### DATA TO USE:
$ cat src/svt_pkg.sv
`timescale 1ns / 1ps
// ----------------------------------------------------------------------------
// svt_pkg: shared types and constants of the sorted variable table
// Holds the table size, the operation codes and the transaction token that
// travels down the row of table cells.
// ----------------------------------------------------------------------------
package svt_pkg;

   localparam int TABLE_ENTRIES = 16;
   localparam int NUM_W         = 16;
   localparam int VAL_W         = 64;
   localparam int KIND_W        = 2;

   typedef enum logic [KIND_W-1:0] {
      KIND_INSERT = 2'd0,
      KIND_GET    = 2'd1,
      KIND_SET    = 2'd2,
      KIND_NONE   = 2'd3
   } kind_type;

   // Transaction token handed from cell to cell
   typedef struct packed {
      logic             valid;
      kind_type         kind;
      logic [NUM_W-1:0] number;  // key; for insert the entry being carried
      logic [VAL_W-1:0] value;   // carried value, or value read by get
      logic             done;    // slot placed, or match found
   } token_type;

   // Finished result of one transaction
   typedef struct packed {
      logic             status;
      logic [VAL_W-1:0] read_value;
   } result_type;

endpackage

$ cat src/svt_cell.sv
`timescale 1ns / 1ps
// ----------------------------------------------------------------------------
// svt_cell: one slot of the sorted variable table
// Holds one entry (number and value), applies the passing token to it and
// hands the token to the next cell in the next cycle.
// ----------------------------------------------------------------------------
module svt_cell (
   input  logic               clock,
   input  logic               reset,
   input  svt_pkg::token_type tok_i,
   output svt_pkg::token_type tok_o
);
   import svt_pkg::*;

   logic [NUM_W-1:0] num_ff;
   logic [NUM_W-1:0] num_in;
   logic [VAL_W-1:0] val_ff;
   logic [VAL_W-1:0] val_in;
   token_type        tok_ff;
   token_type        tok_in;
   logic             match;

   assign match = (num_ff == tok_i.number);

   // Apply the token to this slot
   always_comb begin
      num_in = num_ff;
      val_in = val_ff;
      tok_in = tok_i;
      if (tok_i.valid) begin
         unique case (tok_i.kind)
            KIND_INSERT: begin
               // Place here once the slot is empty or not smaller, then shift
               if (tok_i.done || (num_ff == '0) || (num_ff >= tok_i.number)) begin
                  num_in        = tok_i.number;
                  val_in        = tok_i.value;
                  tok_in.number = num_ff;
                  tok_in.value  = val_ff;
                  tok_in.done   = 1'b1;
               end
            end
            KIND_GET: begin
               if (!tok_i.done && match) begin
                  tok_in.value = val_ff;
                  tok_in.done  = 1'b1;
               end
            end
            KIND_SET: begin
               if (!tok_i.done && match) begin
                  val_in      = tok_i.value;
                  tok_in.done = 1'b1;
               end
            end
            default: begin
            end
         endcase
      end
   end

   // Hold the entry and pass the token on
   always_ff @(posedge clock) begin
      if (reset) begin
         num_ff       <= '0;
         tok_ff.valid <= 1'b0;
      end else begin
         num_ff       <= num_in;
         tok_ff.valid <= tok_in.valid;
      end
      val_ff        <= val_in;
      tok_ff.kind   <= tok_in.kind;
      tok_ff.number <= tok_in.number;
      tok_ff.value  <= tok_in.value;
      tok_ff.done   <= tok_in.done;
   end

   assign tok_o = tok_ff;

endmodule

$ cat src/svt_result_buf.sv
`timescale 1ns / 1ps
// ----------------------------------------------------------------------------
// svt_result_buf: result output register with a holding stage
// Takes the result leaving the last cell, parks it while the output register
// is occupied, and drives the result stream.
// ----------------------------------------------------------------------------
module svt_result_buf (
   input  logic                clock,
   input  logic                reset,
   input  logic                res_valid,
   input  svt_pkg::result_type res,
   output logic                hand_off,
   output logic                rsp_tvalid,
   input  logic                rsp_tready,
   output svt_pkg::result_type rsp
);
   import svt_pkg::*;

   result_type pend_ff;
   logic       pend_valid_ff;
   result_type rsp_ff;
   logic       rsp_valid_ff;
   logic       rsp_free;

   assign rsp_free = !rsp_valid_ff || rsp_tready;
   assign hand_off = rsp_free && (pend_valid_ff || res_valid);

   // Control: move pending or fresh result into the output register
   always_ff @(posedge clock) begin
      if (reset) begin
         pend_valid_ff <= 1'b0;
         rsp_valid_ff  <= 1'b0;
      end else begin
         if (hand_off) begin
            rsp_valid_ff  <= 1'b1;
            pend_valid_ff <= 1'b0;
         end else begin
            if (rsp_tready) begin
               rsp_valid_ff <= 1'b0;
            end
            if (res_valid) begin
               pend_valid_ff <= 1'b1;
            end
         end
      end
   end

   // Payload
   always_ff @(posedge clock) begin
      if (hand_off) begin
         rsp_ff <= pend_valid_ff ? pend_ff : res;
      end
      if (res_valid && !rsp_free) begin
         pend_ff <= res;
      end
   end

   assign rsp_tvalid = rsp_valid_ff;
   assign rsp        = rsp_ff;

endmodule

$ cat src/sorted_variable_table.sv
`timescale 1ns / 1ps
// ----------------------------------------------------------------------------
// sorted_variable_table: sorted table of numbered 64-bit variables
// Row of table cells with insert, get and set transactions.
// ----------------------------------------------------------------------------
// One transaction at a time travels down a row of TABLE_ENTRIES cells, one
// cell per cycle. The first cell registers the transaction at the accepting
// edge, and each cell in turn registers it before the result reaches the
// result register. Ready drops at acceptance and rises again in the same
// cycle that the result appears in the output register, even while that
// result still waits to be taken, so a new transaction is accepted only
// after the previous result has moved into the output register. A stalled
// response register keeps ready low until the result can move on. The
// table is empty after reset. Insert keeps the entries sorted by number
// and drops the last entry when the table is full; number 0 is never
// stored or found, and kind 3 answers status 1.
// ----------------------------------------------------------------------------
module sorted_variable_table (
   input  logic        clock,
   input  logic        reset,
   input  logic        req_tvalid,
   output logic        req_tready,
   input  logic [79:0] req_tdata,   // [15:0] var_number, [79:16] var_value
   input  logic [1:0]  req_tuser,   // [1:0] kind
   output logic        rsp_tvalid,
   input  logic        rsp_tready,
   output logic [63:0] rsp_tdata,   // [63:0] read_value
   output logic        rsp_tuser    // [0] status
);
   import svt_pkg::*;

   token_type  tok [0:TABLE_ENTRIES];
   token_type  head_tok;
   logic       busy_ff;
   logic       accept;
   logic       hand_off;
   kind_type   req_kind;
   token_type  last_tok;
   result_type res;
   result_type rsp;

   assign req_tready = !busy_ff;
   assign accept     = req_tvalid && !busy_ff;

   // Number zero matches nothing and cannot be stored: treat as no-op
   always_comb begin
      req_kind = kind_type'(req_tuser);
      if (req_tdata[NUM_W-1:0] == '0) begin
         req_kind = KIND_NONE;
      end
      head_tok.valid  = accept;
      head_tok.kind   = req_kind;
      head_tok.number = req_tdata[NUM_W-1:0];
      head_tok.value  = req_tdata[NUM_W +: VAL_W];
      head_tok.done   = 1'b0;
   end

   assign tok[0] = head_tok;

   // Row of table cells
   for (genvar i = 0; i < TABLE_ENTRIES; i++) begin : g_cell
      svt_cell u_cell (
         .clock (clock),
         .reset (reset),
         .tok_i (tok[i]),
         .tok_o (tok[i+1])
      );
   end

   // Form the result from the token leaving the row
   assign last_tok       = tok[TABLE_ENTRIES];
   assign res.status     = !last_tok.done;
   assign res.read_value = (last_tok.kind == KIND_GET && last_tok.done) ?
                           last_tok.value : '0;

   // Track the transaction in flight
   always_ff @(posedge clock) begin
      if (reset) begin
         busy_ff <= 1'b0;
      end else if (accept) begin
         busy_ff <= 1'b1;
      end else if (hand_off) begin
         busy_ff <= 1'b0;
      end
   end

   svt_result_buf u_result_buf (
      .clock      (clock),
      .reset      (reset),
      .res_valid  (last_tok.valid),
      .res        (res),
      .hand_off   (hand_off),
      .rsp_tvalid (rsp_tvalid),
      .rsp_tready (rsp_tready),
      .rsp        (rsp)
   );

   assign rsp_tdata = rsp.read_value;
   assign rsp_tuser = rsp.status;

endmodule

$ cat config.mk
export PLATFORM = sky130hd
export DESIGN_NAME = sorted_variable_table
export DESIGN_NICKNAME = d
export VERILOG_FILES = /design/src/svt_pkg.sv /design/src/svt_cell.sv /design/src/svt_result_buf.sv /design/src/sorted_variable_table.sv
export SDC_FILE = /design/constraint.sdc
export NUM_CORES = 2
export LEC_CHECK = 0
export ABC_CLOCK_PERIOD_IN_PS = 28300
export BUFFER_PORTS_ARGS = -buffer_cell sky130_fd_sc_hd__buf_2
export CELL_PAD_IN_SITES_DETAIL_PLACEMENT = 1
export CELL_PAD_IN_SITES_GLOBAL_PLACEMENT = 1
export CORE_UTILIZATION = 40
export DETAILED_ROUTE_END_ITERATION = 16
export PLACE_DENSITY = 0.69
export SKIP_CTS_REPAIR_TIMING = 1
export SLEW_MARGIN = 20
export SYNTH_ARGS = -nofsm -noshare
export SYNTH_HDL_FRONTEND = slang
export SYNTH_HIERARCHICAL = 1
export SYNTH_SLANG_ARGS = --single-unit
$ cat constraint.sdc
create_clock -name clock -period 28.3 [get_ports clock]
set_input_delay 1.415 -clock clock [delete_from_list [all_inputs] [get_ports clock]]
set_output_delay 1.415 -clock clock [all_outputs]
set_load 0.005 [all_outputs]
[After elaboration in Yosys (flattened, before gate mapping)]
Cells that the tools add are included.
Storage, ports and cells
  logic and storage cells: 536
  bits in registers: 2741
  input bits: 86
Cells by class
  reduce and logical (&&, ||, !) cells: 155
  eq/ne operators: 81
  multiplexer cells: 166
  order comparisons: 16
Operators with widths (number)
  64-bit case mux with 2 select lines: 32
  81-bit two-way mux: 30
  64-bit two-way mux: 33
  65-bit two-way mux: 19
  16-bit logical NOT: 17
  16-bit equality test: 16
  16-bit greater-or-equal comparator: 16
  16-bit two-way mux: 15
  2-bit by 1-bit inequality test with 1-bit output (second input constant): 32
  4-bit AND reduction: 16
  1-bit case mux with 3 select lines: 16
  3-bit AND reduction: 16
  2-bit nonzero test: 18
  2-bit by 1-bit equality test with 1-bit output (second input constant): 17
  1-bit logical OR: 33
  2-bit equality test (second input constant): 16
  2-bit logical NOT: 16
  1-bit two-way mux: 20
  1-bit logical AND: 19
  1-bit logical NOT: 19
  2-bit two-way mux: 1
  2-bit OR reduction: 1

[Depth between registers and ports, before layout]
  depth in word-level cells: 6
  mapped depth: 10
  depth with buffers taken out: 8

[By module]
Netlist, hierarchy kept.
By module, submodules not included
  svt_cell (g_cell[13].u_cell ...): instances 12, area an instance 7977.7 µm², cells an instance 824
  svt_cell (g_cell[0].u_cell ...): instances 4, area an instance 5934.4 µm², cells an instance 384
  svt_result_buf: instances 1, area an instance 4931.0 µm², cells an instance 211
  sorted_variable_table: instances 1, area an instance 543.0 µm², cells an instance 87

[Worst setup path after synthesis]
OpenSTA, ideal clock, no wires.
  kind: input -> register
  start point: in req_tdata[10]
  end point: reg g_cell[0].u_cell.val_ff[0] (enable)
  data arrival time: 12.686 ns
  setup time: 0.829 ns
  slack: 14.785 ns
  stages: 4
  data required time: 27.471 ns
  cell sequence: or4_1 o41ai_1 nor3_1 a2111oi_0
On the way
  longest elaborated chain between the ends: 5
  elaborated cells on any way between the ends: 11
  classes of those cells: order compare (1); eq/ne (4); mux (1); reduce/logical (5)
Ends and longest elaborated chain
  start, declared: RTL line sorted_variable_table.sv:23  | input logic [79:0] req_tdata,
  16-bit logical NOT (*): RTL line sorted_variable_table.sv:48  | if (req_tdata[NUM_W-1:0] == '0) begin
  2-bit two-way mux (*): RTL line sorted_variable_table.sv:48
  named net req_kind[1]: RTL line sorted_variable_table.sv:37  | kind_type req_kind;
  2-bit equality test / 2-bit logical NOT (equally long branches): RTL line svt_cell.sv:31  | unique case (tok_i.kind)
  2-bit by 1-bit inequality test with 1-bit output (no source line) / 2-bit nonzero test (equally long branches)
  4-bit AND reduction (no source line) (*)
  end signal, assigned: RTL line svt_cell.sv:69  | val_ff <= val_in;
  end, declared: RTL line svt_cell.sv:17  | logic [VAL_W-1:0] val_ff;
Mark *: on every way through the listed nets, which the timed path passes. The rest lies on a longest branch.
A chain may end at the register's enable or synchronous reset.

[Final worst setup path]
  start point: reg g_cell[8].u_cell.tok_ff (netlist bit g_cell[8].u_cell/tok_o[78])
  end point: reg g_cell[9].u_cell.val_ff[34] (enable)
On the way
  longest elaborated chain between the ends: 4
  elaborated cells on any way between the ends: 7
  classes of those cells: order compare (1); eq/ne (3); reduce/logical (3)
Ends and longest elaborated chain
  start, declared: RTL line svt_cell.sv:19  | token_type tok_ff;
  16-bit greater-or-equal comparator / 16-bit equality test (equally long branches): RTL line svt_cell.sv:34, svt_cell.sv:23
  1-bit logical OR / 1-bit logical AND (equally long branches): RTL line svt_cell.sv:34, svt_cell.sv:49
  2-bit by 1-bit inequality test with 1-bit output (no source line)
  4-bit AND reduction (no source line) (*)
  end signal, assigned: RTL line svt_cell.sv:69
  end, declared: RTL line svt_cell.sv:17
Every way passes the cells marked *; elsewhere a longest branch is shown, timed or not.

==> reports/results.ini <==
[status]
status = finished, violations left
violations = design-rule violations

[critical_path]
critPathTopFamily = compound AO/OA/AOI/OAI gates
path_cells = inv_1 > ha_1 > and4_4 > a41oi_4 > o2111a_4 > nand3_2 > o311a_2 > buf_4
crit_buf_inv = 2
cp_max_fo = 72
path_class = flip-flop to flip-flop
critPathMaxStageDelay_ns = 0.79
arrival_ns = 4.78
end_kind = flip-flop
crit_required_ns = 28.83
crit_path_start_kind = flip-flop
critPathSlowestCell = o2111a_4

[place]
gp_congestion = 0.828
dp_hpwl_um = 191000
placed_cells = 14927
place.port_buffers = 152

[sta]
fin_worst_skew_ns = 0.0440
min_period_ns = 4.25
fin_setup_tns_ns = 0
rsz0062_at_grt = no
fin_crit_sh_pct = 15.0
max_freq_ghz = 0.235
maxSlewViolCount = 0
finalHoldViolCount = 0
setup_viol = 0
maxSlewHeadroom_pct = 27.9
tightest_slew_ns = 1.07
hold_slack_ns = 0.415

[route]
wl_um = 323000
drt_pass1_iterations = 14
drt.antenna.violating_nets = 0
dr.first_iter.drc_count = 6294
wl_per_cell_um = 20.9
drc_errors = 13
vias = 91814
viasPerCell = 5.93

[power_and_ir_drop]
peakVddDrop_mv = 0.0507
total_power_mw = 9.30
power_density_nw_per_um2 = 67.9
power_leakage_nw = 45.7

[final_layout]
utilization_pct = 44.3
drive_gt1_share_pct = 13.0
fin_cells = 15486
nets = 11455
syn_to_final_growth_pct = 9.97
nFillCells = 33114
regArea_um2 = 66400
multi_input_area_um2 = 52000

[clocking]
cts.sinks = 2741
htree_levels = 5
cts_buffer_depth = 4
cts_buffers = 304
cts.clk_slew.worst_paths_ns = 0.06
clock_latency_ns = 0.92
root_buffer = clkbuf_16
cts_tree = yes

[floorplanning]
die_area_um2 = 313000
ios = 153
fp.coreArea_um2 = 309000
fp-row-count = 204
chipWidth_um = 560
start_util_pct = 40.2
fp.dieH_um = 560

[grt]
grt_pass1_vias = 98964
grt_max_degree = 96
antenna_found_initial = 1
grt-ovfl-total = 0
grt.total_usage_pct = 19.9
grt_first_pass_wirelength_um = 528000

[yosys]
synthCells = 11690
synthesis.area_um2 = 124000
avgSynthCellArea_um2 = 10.6
ys_warn_count = 6

[job]
cap_violations = 0

[hold_path]
hold_class = flip-flop to flip-flop

==> flip-flops by register name, summed over array words and instances (netlist names) <==
signal	flops
g_cell.u_cell/tok_o	1328
u_result_buf/pend_valid_ff	1
u_result_buf/rsp_tvalid	1
g_cell.u_cell/val_ff	1024
u_result_buf/pend_ff	65
g_cell.u_cell/num_ff	256
busy_ff	1
u_result_buf/rsp	65
==> report_power, final <==
group	internal, mW	total, mW	switching [mW]
Combinational	0.305	0.702	0.398
Sequential	4.43	4.62	0.192
Clock	2.35	3.98	1.62
==> worst reg2reg max path, delay by kind of cell, from the launching register on <==
kind	cells	cell delay, ns
flops	1	0.34
compound gates	3	1.73
fa+ha+maj	1	0.30
buf+inv	2	0.43
simple gates	2	0.97
==> per-layer routing <==
metal  part of all wire [%]  vias up  routed length [um]  global-route usage (%)
met3                    3.1      592                9940                    2.07
met2                     52     1815              167000                    36.9
met1                     43    46292              138000                    23.3
met4                    2.6        0                8540                    7.57
li1                       -    43115                   -                       -
met5                      0        -                   0                       0
==> final cells by class <==
cell class,count,area share [%]
diodes,1,0.00183
inverters,289,0.793
clock inverters,129,1.02
well taps,4120,3.77
flip-flops and latches,2741,48.6
multi-input cells,7453,38.0
repair buffers,324,1.51
clock buffers,429,6.33
==> worst paths after layout <==
kind | from | endpoint | slack (ns) | cells after the start
min reg2reg | g_cell[11].u_cell/tok_o[82] | g_cell[12].u_cell/tok_o[82] | 0.42 | 0
max | g_cell[8].u_cell/tok_o[78] | g_cell[9].u_cell/val_ff[34] | 24.05 | 8
min | g_cell[11].u_cell/tok_o[82] | g_cell[12].u_cell/tok_o[82] | 0.42 | 0
max reg2reg | g_cell[8].u_cell/tok_o[78] | g_cell[9].u_cell/val_ff[34] | 24.05 | 8
==> metrics by stage <==
step,setup slack [ns],cell area (um^2)
floorplan,14.78,124000
global placement,23.38,127000
detailed placement,23.24,127000
CTS,23.96,137000
global route,23.85,137000
finish,24.05,137000
==> placed cells by master, fill, tap and decap left out, types with 89 or more instances in the layout <==
cell type	count
a21oi_1	889
a32oi_1	192
buf_2	151
buf_4	172
clkbuf_16	311
dfxtp_1	1585
edfxtp_1	1154
ha_1	256
inv_1	289
mux2_2	123
mux2_4	378
nand2_1	320
nand2b_1	797
nand3_1	780
nand4_1	796
nor2_1	89
nor3_1	188
o211ai_1	768
o21ai_0	852
o311ai_1	108
o31ai_1	192
(Power assumes the default switching activity.)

### TASK REQUIREMENTS:
Return only the stretch of the material above from the line holding "power_density_nw_per_um2 = 67.9" through the line holding "grt-ovfl-total = 0", copied exactly.

### EXERCISE OUTPUT:
power_density_nw_per_um2 = 67.9
power_leakage_nw = 45.7

[final_layout]
utilization_pct = 44.3
drive_gt1_share_pct = 13.0
fin_cells = 15486
nets = 11455
syn_to_final_growth_pct = 9.97
nFillCells = 33114
regArea_um2 = 66400
multi_input_area_um2 = 52000

[clocking]
cts.sinks = 2741
htree_levels = 5
cts_buffer_depth = 4
cts_buffers = 304
cts.clk_slew.worst_paths_ns = 0.06
clock_latency_ns = 0.92
root_buffer = clkbuf_16
cts_tree = yes

[floorplanning]
die_area_um2 = 313000
ios = 153
fp.coreArea_um2 = 309000
fp-row-count = 204
chipWidth_um = 560
start_util_pct = 40.2
fp.dieH_um = 560

[grt]
grt_pass1_vias = 98964
grt_max_degree = 96
antenna_found_initial = 1
grt-ovfl-total = 0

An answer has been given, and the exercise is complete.